Exercise brief: Search term "instances": work out how many lines of the data below contain it, and answer with that number alone.

Records to process:
══════════════════════════════

<file path="src/hw/spp_defines.vh">
// constants for the setpoint source and ramped potentiometer block
// Overview of operation
// - command source 2 digital inputs, 6 fieldbus
// - setpoint select 0,1,2,3,6,7 decoded
// - sum selections add two sources
// - raise/lower move output continuously
// - ramp-up time zero to max, 10 s
// - ramp-down time max to zero, 10 s
// - switch-on loads start value, default 0
// - config bit0 keeps setpoint across switch-off
// - auto mode bit1 selects ramp or jump
// - manual mode ramps unless the ramp time is zero
// - config bit2 enables initial rounding
// - config bit3 power-fail store with bit0
// - config resets to binary 0110
// - output clamped between min and max
// - swap signal exchanges min and max
// - manual/auto signal selects auto setpoint
// - accept signal loads preset value
// - raise/lower routable, unconnected by default
// - input function 1 on, 13 raise, 14 lower
`ifndef SPP_DEFINES_VH
`define SPP_DEFINES_VH
`define SPP_REG_CMD_SRC 8'h00
`define SPP_REG_SP_SRC 8'h04
`define SPP_REG_CONFIG 8'h08
`define SPP_REG_UP_TIME 8'h0c
`define SPP_REG_DN_TIME 8'h10
`define SPP_REG_START 8'h14
`define SPP_REG_MAX 8'h18
`define SPP_REG_MIN 8'h1c
`define SPP_REG_ROUTE 8'h20
`define SPP_REG_DI_FUNC 8'h24
`define SPP_REG_MAX_SPEED 8'h28
`define SPP_REG_PRESET 8'h2c
`define SPP_REG_STATUS 8'h30
`define SPP_REG_SETPOINT 8'h34
`define SPP_CFG_KEEP 0
`define SPP_CFG_AUTO_RAMP 1
`define SPP_CFG_ROUND 2
`define SPP_CFG_PF_STORE 3
`define SPP_CFG_RESET 4'h6
`define SPP_RAMP_TIME_RESET 16'h000a
`define SPP_START_RESET 16'h0000
`define SPP_LIMIT_RESET 16'h0000
`define SPP_MAX_SPEED_RESET 16'h05dc
`define SPP_CMD_DI 4'h2
`define SPP_CMD_BUS 4'h6
`define SPP_SP_NONE 4'h0
`define SPP_SP_POT 4'h1
`define SPP_SP_ANA 4'h2
`define SPP_SP_FIXED 4'h3
`define SPP_SP_BUS 4'h6
`define SPP_SP_ANA2 4'h7
`define SPP_SP_BUS_ANA 4'h8
`define SPP_SP_POT_ANA 4'h9
`define SPP_SP_BUS_POT 4'ha
`define SPP_FN_ON 8'h01
`define SPP_FN_RAISE 8'h0d
`define SPP_FN_LOWER 8'h0e
`define SPP_CLK_HZ 100000000
`define SPP_TICK_US 1000
`define SPP_TICK_CYCLES ((`SPP_CLK_HZ / 1000000) * `SPP_TICK_US)
`define SPP_ROUND_TICKS 8'd200
`define SPP_SRC_OFF 3'h0
`define SPP_SRC_DI0 3'h1
`define SPP_SRC_DI1 3'h2
`define SPP_SRC_DI2 3'h3
`define SPP_SRC_BUS0 3'h4
`define SPP_SRC_BUS1 3'h5
`define SPP_SRC_PANEL 3'h6
`define SPP_SRC_ONE 3'h7
`endif

</file>
<file path="src/hw/spp_setpoint_pot.v">
// setpoint source selection and ramped potentiometer
`timescale 1ns/1ns
`default_nettype none
`include "spp_defines.vh"
module spp_setpoint_pot #(
	parameter TICK_CYCLES = `SPP_TICK_CYCLES
) (
	// clock and reset
	input wire ref_clk,
	input wire resetn,
	// wishbone slave
	input wire wb_cyc_i,
	input wire wb_stb_i,
	input wire wb_we_i,
	input wire [7:0] wb_adr_i,
	input wire [3:0] wb_sel_i,
	input wire [31:0] wb_dat_i,
	output reg [31:0] wb_dat_o,
	output reg wb_ack_o,
	// digital input pins
	input wire [2:0] din,
	// fieldbus control word bits and setpoint
	input wire [1:0] bus_ctrl,
	input wire bus_on,
	input wire signed [15:0] bus_setpoint,
	// operator panel keys
	input wire panel_raise,
	input wire panel_lower,
	// other setpoint sources
	input wire signed [15:0] ana_setpoint,
	input wire signed [15:0] ana2_setpoint,
	input wire signed [15:0] fixed_setpoint,
	input wire signed [15:0] auto_setpoint,
	// non-volatile store
	input wire signed [15:0] nv_value,
	input wire nv_valid,
	output reg nv_write,
	output reg signed [15:0] nv_data,
	// to setpoint processing
	output reg motor_on,
	output reg signed [15:0] speed_setpoint,
	output reg signed [15:0] pot_out
);

////////////////////////////////////////////////////////////////
reg [3:0] command_source_select;
reg [3:0] setpoint_source_select;
reg [3:0] ramped_pot_config;
reg [15:0] ramp_up_time;
reg [15:0] ramp_down_time;
reg signed [15:0] pot_start_value;
reg signed [15:0] pot_max_limit;
reg signed [15:0] pot_min_limit;
reg [2:0] raise_signal_source;
reg [2:0] lower_signal_source;
reg [2:0] limit_swap_source;
reg [2:0] manual_auto_source;
reg [2:0] preset_accept_source;
reg [7:0] input0_function;
reg [7:0] input1_function;
reg [7:0] input2_function;
reg [15:0] maximum_speed;
reg signed [15:0] preset_value;
reg [2:0] din_meta;
reg [2:0] din_sync;
reg [1:0] key_meta;
reg [1:0] key_sync;
reg signed [15:0] saved_sp;
reg on_prev;
reg [31:0] tick_cnt;
reg tick;
reg [31:0] acc;
reg [7:0] round_cnt;
reg accept_prev;

////////////////////////////////////////////////////////////////
// signal routing: off, pins, bus bits, panel, constant one
function route;
	input [2:0] sel;
	input [2:0] pins;
	input [1:0] busb;
	input pnl;
	begin
		case (sel)
			`SPP_SRC_OFF: route = 1'b0;
			`SPP_SRC_DI0: route = pins[0];
			`SPP_SRC_DI1: route = pins[1];
			`SPP_SRC_DI2: route = pins[2];
			`SPP_SRC_BUS0: route = busb[0];
			`SPP_SRC_BUS1: route = busb[1];
			`SPP_SRC_PANEL: route = pnl;
			default: route = 1'b1;
		endcase
	end
endfunction

// true when any high digital input carries the given function code
function di_has;
	input [7:0] code;
	input [2:0] pins;
	input [7:0] f0;
	input [7:0] f1;
	input [7:0] f2;
	begin
		di_has = (pins[0] && f0 == code) || (pins[1] && f1 == code) ||
			(pins[2] && f2 == code);
	end
endfunction

function signed [15:0] sat_add;
	input signed [15:0] a;
	input signed [15:0] b;
	reg signed [16:0] s;
	begin
		s = {a[15], a} + {b[15], b};
		if (s > 17'sd32767)
			sat_add = 16'sh7fff;
		else if (s < -17'sd32768)
			sat_add = 16'sh8000;
		else
			sat_add = s[15:0];
	end
endfunction

////////////////////////////////////////////////////////////////
// pins and panel keys cross into ref_clk through two flops
always @(posedge ref_clk) begin
	din_meta <= din;
	din_sync <= din_meta;
	key_meta <= {panel_lower, panel_raise};
	key_sync <= key_meta;
end

wire di_on = di_has(`SPP_FN_ON, din_sync, input0_function, input1_function,
	input2_function);
wire di_raise = di_has(`SPP_FN_RAISE, din_sync, input0_function, input1_function,
	input2_function);
wire di_lower = di_has(`SPP_FN_LOWER, din_sync, input0_function, input1_function,
	input2_function);

reg next_on;
always @* begin
	case (command_source_select)
		`SPP_CMD_DI: next_on = di_on;
		`SPP_CMD_BUS: next_on = bus_on;
		default: next_on = 1'b0;
	endcase
end

// unconnected sources read 0, so raise/lower stay idle by default
wire raise = route(raise_signal_source, din_sync, bus_ctrl, key_sync[0]) |
	(command_source_select == `SPP_CMD_DI && di_raise);
wire lower = route(lower_signal_source, din_sync, bus_ctrl, key_sync[1]) |
	(command_source_select == `SPP_CMD_DI && di_lower);
wire swap = route(limit_swap_source, din_sync, bus_ctrl, 1'b0);
wire auto_mode = route(manual_auto_source, din_sync, bus_ctrl, 1'b0);
wire accept = route(preset_accept_source, din_sync, bus_ctrl, 1'b0);

wire signed [15:0] lim_hi = swap ? pot_min_limit : pot_max_limit;
wire signed [15:0] lim_lo = swap ? pot_max_limit : pot_min_limit;

function signed [15:0] clamp;
	input signed [15:0] v;
	input signed [15:0] hi;
	input signed [15:0] lo;
	begin
		if (v > hi)
			clamp = hi;
		else if (v < lo)
			clamp = lo;
		else
			clamp = v;
	end
endfunction

////////////////////////////////////////////////////////////////
// millisecond tick; ramp steps in rpm per tick accumulated in 1/65536
always @(posedge ref_clk) begin
	if (!resetn || tick_cnt >= TICK_CYCLES - 1) begin
		tick_cnt <= 32'h00000000;
		tick <= resetn;
	end else begin
		tick_cnt <= tick_cnt + 32'h00000001;
		tick <= 1'b0;
	end
end

wire manual_ramp = !auto_mode;
wire use_ramp = manual_ramp || ramped_pot_config[`SPP_CFG_AUTO_RAMP];
wire moving = auto_mode ? (auto_setpoint != pot_out) : (raise ^ lower);
wire going_up = auto_mode ? (auto_setpoint > pot_out) : raise;
wire [15:0] cur_time = going_up ? ramp_up_time : ramp_down_time;
// step = max_speed*65536/(time_s*1000); zero time means jump
wire [31:0] full_step = ({maximum_speed, 16'h0000}) /
	({16'h0000, (cur_time == 16'h0000 ? 16'h0001 : cur_time)} * 32'd1000);
// initial rounding: step grows linearly over the first ticks of a press
wire [31:0] step = (ramped_pot_config[`SPP_CFG_ROUND] && round_cnt < `SPP_ROUND_TICKS) ?
	(full_step * {24'h000000, round_cnt}) / {24'h000000, `SPP_ROUND_TICKS} :
	full_step;
wire [31:0] next_acc = acc + step;
wire signed [15:0] delta = {1'b0, next_acc[30:16]};

reg signed [15:0] next_pot;
always @* begin
	next_pot = pot_out;
	if (auto_mode && (!use_ramp || cur_time == 16'h0000))
		next_pot = auto_setpoint;
	else if (moving && !auto_mode && cur_time == 16'h0000)
		next_pot = raise ? lim_hi : lim_lo;
	else if (moving && going_up) begin
		next_pot = sat_add(pot_out, delta);
		if (auto_mode && next_pot > auto_setpoint)
			next_pot = auto_setpoint;
	end else if (moving) begin
		next_pot = sat_add(pot_out, -delta);
		if (auto_mode && next_pot < auto_setpoint)
			next_pot = auto_setpoint;
	end
end

wire keep = ramped_pot_config[`SPP_CFG_KEEP];
wire pf_store = keep && ramped_pot_config[`SPP_CFG_PF_STORE];

always @(posedge ref_clk) begin
	if (!resetn) begin
		pot_out <= `SPP_START_RESET;
		saved_sp <= `SPP_START_RESET;
		on_prev <= 1'b0;
		motor_on <= 1'b0;
		acc <= 32'h00000000;
		round_cnt <= 8'h00;
		accept_prev <= 1'b0;
		nv_write <= 1'b0;
		nv_data <= 16'sh0000;
	end else begin
		motor_on <= next_on;
		on_prev <= next_on;
		accept_prev <= accept;
		nv_write <= 1'b0;
		if (accept && !accept_prev) begin
			pot_out <= clamp(preset_value, lim_hi, lim_lo);
		end else if (next_on && !on_prev) begin
			if (keep)
				pot_out <= clamp(saved_sp, lim_hi, lim_lo);
			else
				pot_out <= clamp(pot_start_value, lim_hi, lim_lo);
			acc <= 32'h00000000;
			round_cnt <= 8'h00;
		end else if (!next_on && on_prev) begin
			saved_sp <= pot_out;
			nv_write <= pf_store;
			nv_data <= pot_out;
		end else if (next_on && tick) begin
			pot_out <= clamp(next_pot, lim_hi, lim_lo);
			acc <= {16'h0000, next_acc[15:0]};
			if (!moving)
				round_cnt <= 8'h00;
			else if (round_cnt != 8'hff)
				round_cnt <= round_cnt + 8'h01;
		end
		if (pf_store && nv_valid && !motor_on && !on_prev)
			saved_sp <= nv_value;
	end
end

////////////////////////////////////////////////////////////////
reg signed [15:0] next_speed;
always @* begin
	case (setpoint_source_select)
		`SPP_SP_NONE: next_speed = 16'sh0000;
		`SPP_SP_POT: next_speed = pot_out;
		`SPP_SP_ANA: next_speed = ana_setpoint;
		`SPP_SP_FIXED: next_speed = fixed_setpoint;
		`SPP_SP_BUS: next_speed = bus_setpoint;
		`SPP_SP_ANA2: next_speed = ana2_setpoint;
		`SPP_SP_BUS_ANA: next_speed = sat_add(bus_setpoint, ana_setpoint);
		`SPP_SP_POT_ANA: next_speed = sat_add(pot_out, ana_setpoint);
		`SPP_SP_BUS_POT: next_speed = sat_add(bus_setpoint, pot_out);
		default: next_speed = 16'sh0000;
	endcase
end

always @(posedge ref_clk) begin
	if (!resetn)
		speed_setpoint <= 16'sh0000;
	else
		speed_setpoint <= next_speed;
end

////////////////////////////////////////////////////////////////
// wishbone: ack one cycle after strobe, dropped the next cycle
wire wb_req = wb_cyc_i && wb_stb_i && !wb_ack_o;
wire wb_wr = wb_req && wb_we_i && wb_sel_i[0];
wire wb_wr_hi = wb_req && wb_we_i && wb_sel_i[1];

always @(posedge ref_clk) begin
	if (!resetn) begin
		wb_ack_o <= 1'b0;
		wb_dat_o <= 32'h00000000;
		command_source_select <= `SPP_CMD_DI;
		setpoint_source_select <= `SPP_SP_POT;
		ramped_pot_config <= `SPP_CFG_RESET;
		ramp_up_time <= `SPP_RAMP_TIME_RESET;
		ramp_down_time <= `SPP_RAMP_TIME_RESET;
		pot_start_value <= `SPP_START_RESET;
		pot_max_limit <= `SPP_LIMIT_RESET;
		pot_min_limit <= `SPP_LIMIT_RESET;
		raise_signal_source <= `SPP_SRC_OFF;
		lower_signal_source <= `SPP_SRC_OFF;
		limit_swap_source <= `SPP_SRC_OFF;
		manual_auto_source <= `SPP_SRC_OFF;
		preset_accept_source <= `SPP_SRC_OFF;
		input0_function <= `SPP_FN_ON;
		input1_function <= 8'h00;
		input2_function <= 8'h00;
		maximum_speed <= `SPP_MAX_SPEED_RESET;
		preset_value <= 16'sh0000;
	end else begin
		wb_ack_o <= wb_req;
		if (wb_wr) begin
			case (wb_adr_i)
				`SPP_REG_CMD_SRC: command_source_select <= wb_dat_i[3:0];
				`SPP_REG_SP_SRC: setpoint_source_select <= wb_dat_i[3:0];
				`SPP_REG_CONFIG: ramped_pot_config <= wb_dat_i[3:0];
				`SPP_REG_UP_TIME: ramp_up_time[7:0] <= wb_dat_i[7:0];
				`SPP_REG_DN_TIME: ramp_down_time[7:0] <= wb_dat_i[7:0];
				`SPP_REG_START: pot_start_value[7:0] <= wb_dat_i[7:0];
				`SPP_REG_MAX: pot_max_limit[7:0] <= wb_dat_i[7:0];
				`SPP_REG_MIN: pot_min_limit[7:0] <= wb_dat_i[7:0];
				`SPP_REG_ROUTE: begin
					raise_signal_source <= wb_dat_i[2:0];
					lower_signal_source <= wb_dat_i[6:4];
				end
				`SPP_REG_DI_FUNC: input0_function <= wb_dat_i[7:0];
				`SPP_REG_MAX_SPEED: maximum_speed[7:0] <= wb_dat_i[7:0];
				`SPP_REG_PRESET: preset_value[7:0] <= wb_dat_i[7:0];
				default: ;
			endcase
		end
		if (wb_wr_hi) begin
			case (wb_adr_i)
				`SPP_REG_UP_TIME: ramp_up_time[15:8] <= wb_dat_i[15:8];
				`SPP_REG_DN_TIME: ramp_down_time[15:8] <= wb_dat_i[15:8];
				`SPP_REG_START: pot_start_value[15:8] <= wb_dat_i[15:8];
				`SPP_REG_MAX: pot_max_limit[15:8] <= wb_dat_i[15:8];
				`SPP_REG_MIN: pot_min_limit[15:8] <= wb_dat_i[15:8];
				`SPP_REG_ROUTE: begin
					limit_swap_source <= wb_dat_i[10:8];
					manual_auto_source <= wb_dat_i[14:12];
				end
				`SPP_REG_DI_FUNC: input1_function <= wb_dat_i[15:8];
				`SPP_REG_MAX_SPEED: maximum_speed[15:8] <= wb_dat_i[15:8];
				`SPP_REG_PRESET: preset_value[15:8] <= wb_dat_i[15:8];
				default: ;
			endcase
		end
		if (wb_req && wb_we_i && wb_sel_i[2]) begin
			if (wb_adr_i == `SPP_REG_ROUTE)
				preset_accept_source <= wb_dat_i[18:16];
			if (wb_adr_i == `SPP_REG_DI_FUNC)
				input2_function <= wb_dat_i[23:16];
		end
		// unmapped reads return zero, writes ignored
		if (wb_req && !wb_we_i) begin
			case (wb_adr_i)
				`SPP_REG_CMD_SRC: wb_dat_o <= {28'h0000000, command_source_select};
				`SPP_REG_SP_SRC: wb_dat_o <= {28'h0000000, setpoint_source_select};
				`SPP_REG_CONFIG: wb_dat_o <= {28'h0000000, ramped_pot_config};
				`SPP_REG_UP_TIME: wb_dat_o <= {16'h0000, ramp_up_time};
				`SPP_REG_DN_TIME: wb_dat_o <= {16'h0000, ramp_down_time};
				`SPP_REG_START: wb_dat_o <= {16'h0000, pot_start_value};
				`SPP_REG_MAX: wb_dat_o <= {16'h0000, pot_max_limit};
				`SPP_REG_MIN: wb_dat_o <= {16'h0000, pot_min_limit};
				`SPP_REG_ROUTE: wb_dat_o <= {13'h0, preset_accept_source, 1'b0,
					manual_auto_source, 1'b0, limit_swap_source, 1'b0,
					lower_signal_source, 1'b0, raise_signal_source};
				`SPP_REG_DI_FUNC: wb_dat_o <= {8'h00, input2_function,
					input1_function, input0_function};
				`SPP_REG_MAX_SPEED: wb_dat_o <= {16'h0000, maximum_speed};
				`SPP_REG_PRESET: wb_dat_o <= {16'h0000, preset_value};
				`SPP_REG_STATUS: wb_dat_o <= {26'h0, auto_mode, swap, lower,
					raise, on_prev, motor_on};
				`SPP_REG_SETPOINT: wb_dat_o <= {speed_setpoint, pot_out};
				default: wb_dat_o <= 32'h00000000;
			endcase
		end
	end
end

endmodule
`default_nettype wire

</file>
<file path="config.mk">
export PLATFORM = sky130hd
export DESIGN_NAME = spp_setpoint_pot
export DESIGN_NICKNAME = d
export VERILOG_FILES = /design/src/hw/spp_setpoint_pot.v
export VERILOG_INCLUDE_DIRS = /design/src /design/src/hw
export SDC_FILE = /design/constraint.sdc
export NUM_CORES = 2
export LEC_CHECK = 0
export BUFFER_PORTS_ARGS = -buffer_cell sky130_fd_sc_hd__buf_2
export CORE_MARGIN = 2
export CORE_UTILIZATION = 35
export DETAILED_ROUTE_END_ITERATION = 7
export GPL_TIMING_DRIVEN = 1
export RECOVER_POWER = 25
export REMOVE_ABC_BUFFERS = 1
export SLEW_MARGIN = 20
export SYNTH_ARGS = -nofsm -noshare
export SYNTH_HDL_FRONTEND = slang
export SYNTH_SLANG_ARGS = --single-unit
</file>
<file path="constraint.sdc">
create_clock -name ref_clk -period 269 [get_ports ref_clk]
set_input_delay 40.35 -clock ref_clk [delete_from_list [all_inputs] [get_ports ref_clk]]
set_output_delay 40.35 -clock ref_clk [all_outputs]
set_load 0.01 [all_outputs]
</file>
==> out/metrics.cfg <==
[run_status]
outcome=finished, violations left
violations=capacitance limit, slew limit

[setup_path]
critical-path-max-stage-delay_ns=0.87
cp-end-kind=flop
arrival_ns=185.94
cp-start-kind=input pin
worst-endpoint-required_ns=269.50
cp.buffers_inverters=37
criticalPathCategory=in -> reg
slowest_stage=a21oi_1
path_common_cell=o21a_1
critical-path-top-delay-family=compound AO/OA/AOI/OAI gates
critical_path_peak_fanout=52

[clock_network]
cts_tree=built
cts_buffers=41
postCtsHoldBufs=0
cts_root_buffer=clkbuf_16
clkSinkCount=330
cts_setup_buffers=0
cts_max_path_buffers=3
worstSkewPairLatency_ns=0.64
htree_levels=2
cts_resized=0
clk_pin_slew_ns=0.06

[detailed_routing]
wl_mm=209
wl_per_cell_um=20.3
ant_nets=0
viasPerCell=5.82
drt_pass1_iterations=6
drc_errors=0
dr.first_iter.drc_count=4531
num_vias=59800

[timing]
finClkSkew_ns=0.0307
maxSlewHeadroom_pct=-132
maxSlewViolCount=133
hold_viol_final=0
period_minus_slack_ns=185.43
min_period_over_period_pct=68.9
worst_pin_slew_ns=3.46
worst_slack_ns=83.57
max_freq_mhz=5.39
rsz0062_at_grt=no
tns_ns=0
finalSetupViolCount=0

[placed_design]
pre_cts_slack_ns=83.96
dp_hpwl_mm=161
portBuffers=227
place_area_sq_um=63300
gp_congestion=0.952

[finish]
fin_nets=9154
area_growth_syn_to_layout_pct=9.05
drive_gt1_share_pct=8.58
final_cell_area_sq_um=64700
reg_top3=tick_cnt (32), wb_dat_o (32)

[floorplanning]
core_area_sq_um=169000
start_util_pct=35.1
die_w_um=416
std_cell_rows=151
die_area_sq_um=173000
ioPinCount=237
die_h_um=416

[grt]
overflow=0
track_usage_pct=23.3
antenna_found_initial=22
grt_pass1_wl_mm=327
grt_max_degree=85
grt_pass1_vias=58200

[job]
drv_cap=2

[yosys]
synth_area_sq_um=59300
yosysWarnings=0
synth_edf_count=0
synth_cell_type_count=134
synth-seq-cells=330
syn_avg_cell_area_sq_um=7.47
ys.flop_type=dfxtp_1
synthCells=7946
ys_seq_area_share_pct=11.1
async_reset_ff_share_pct=0

[worst_hold_path]
hold_class=reg -> reg

-- placed cells by master, fill, tap and decap left out, types with 28 or more instances in the layout --
cell type and count:
nor3_1 199, xor2_1 129, xnor2_1 272, buf_2 159, clkbuf_1 74, fa_1 217, nand4_1 87, nand2b_1 168
dfxtp_1 330, clkbuf_16 41, o211ai_1 64, o21a_1 169, mux2i_1 131, a221oi_1 45, a22o_1 28, nor2b_1 102
a222oi_1 34, buf_4 141, nor2_1 708, a31oi_1 51, mux2_2 143, nand3_1 228, nor4_1 37, o31ai_1 94
ha_1 765, inv_1 427, or2_2 33, a211oi_1 79, a21o_1 296, and3_1 48, a21oi_1 747, and2_1 118
nand2_1 760, or3_1 50, o21bai_1 76, a22oi_1 73, o21ai_0 407
-- synth_stat cells, types with 50 or more instances --
| cell | instances | area share [%] |
|---|---|---|
| nor2b_1 | 104 | 1.1 |
| nand4_1 | 87 | 0.92 |
| clkbuf_1 | 312 | 2.0 |
| and3_1 | 50 | 0.53 |
| nand2b_1 | 168 | 1.8 |
| o211ai_1 | 64 | 0.81 |
| dfxtp_1 | 330 | 11 |
| and2_1 | 118 | 1.2 |
| o21bai_1 | 76 | 0.96 |
| a21o_1 | 296 | 3.7 |
| nand3_1 | 228 | 1.9 |
| fa_1 | 217 | 7.3 |
| a22oi_1 | 73 | 0.92 |
| o21ai_0 | 410 | 3.5 |
| nor3_1 | 203 | 1.7 |
| nand2_1 | 760 | 4.8 |
| or3_1 | 50 | 0.53 |
| xnor2_1 | 277 | 4.1 |
| o31ai_1 | 94 | 1.2 |
| mux2i_1 | 133 | 2.2 |
| a21oi_1 | 753 | 6.4 |
| xor2_1 | 132 | 1.9 |
| mux2_2 | 143 | 2.7 |
| ha_1 | 765 | 16 |
| a211oi_1 | 79 | 1.0 |
| nor2_1 | 721 | 4.6 |
| o21a_1 | 169 | 2.1 |
| a31oi_1 | 52 | 0.55 |
| inv_1 | 428 | 2.7 |
-- per-stage QoR --
stage	hold slack (ns)	utilization, %	instances
after floorplan	0.310	-	7603
after global placement	0.316	37.5	10200
after detailed placement	0.315	37.5	10200
after CTS	0.329	38.3	10300
after global routing	0.337	38.3	10300
final	0.327	38.3	10300
-- cells by family (layout without fill, tap and decap cells) --
family | after synthesis | after routing | share of synthesized area (%)
adder cells (fa/ha/maj) | 986 | 986 | 23.5
AO/OA/AOI/OAI | 2470 | 2470 | 27.4
multiplexers | 284 | 284 | 5.21
flip-flops | 330 | 330 | 11.1
AND/OR/NAND/NOR | 2669 | 2669 | 21.5
other | 1 | 27 | 0.00632
XOR/XNOR | 413 | 413 | 6.18
buffers and inverters | 793 | 883 | 5.08
-- worst paths after layout --
kind                 end                      from  cells past startpoint  slack [ns]
max           pot_out[7]               bus_ctrl[1]                    665       83.57
min          din_sync[0]               din_meta[0]                      0        0.33
max reg2reg   pot_out[7]  command_source_select[2]                    664      122.66
min reg2reg  din_sync[0]               din_meta[0]                      0        0.33
-- layout make-up --
cell class	instances	area [sq um]
timing repair buffer	372	2140
tap	2218	2780
inverter	436	1640
fill	17600	104000
clock buffer	50	1100
sequential	330	6610
clock inverter	25	373
multi-input combinational	6837	50000
antenna	12	30.0
-- layer usage --
metal | vias up | GRT usage, % | share of wire (%)
li1 | 29000 | - | -
met1 | 28400 | 29.6 | 42
met2 | 2036 | 39.4 | 46
met3 | 404 | 3.50 | 6.7
met4 | 16 | 9.45 | 4.7
met5 | - | 0 | 0.053
Power is not shown: default switching activity piles up to over one toggle a cycle in this logic, so the estimate is an artifact.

══════════════════════════════

Result for this exercise: 5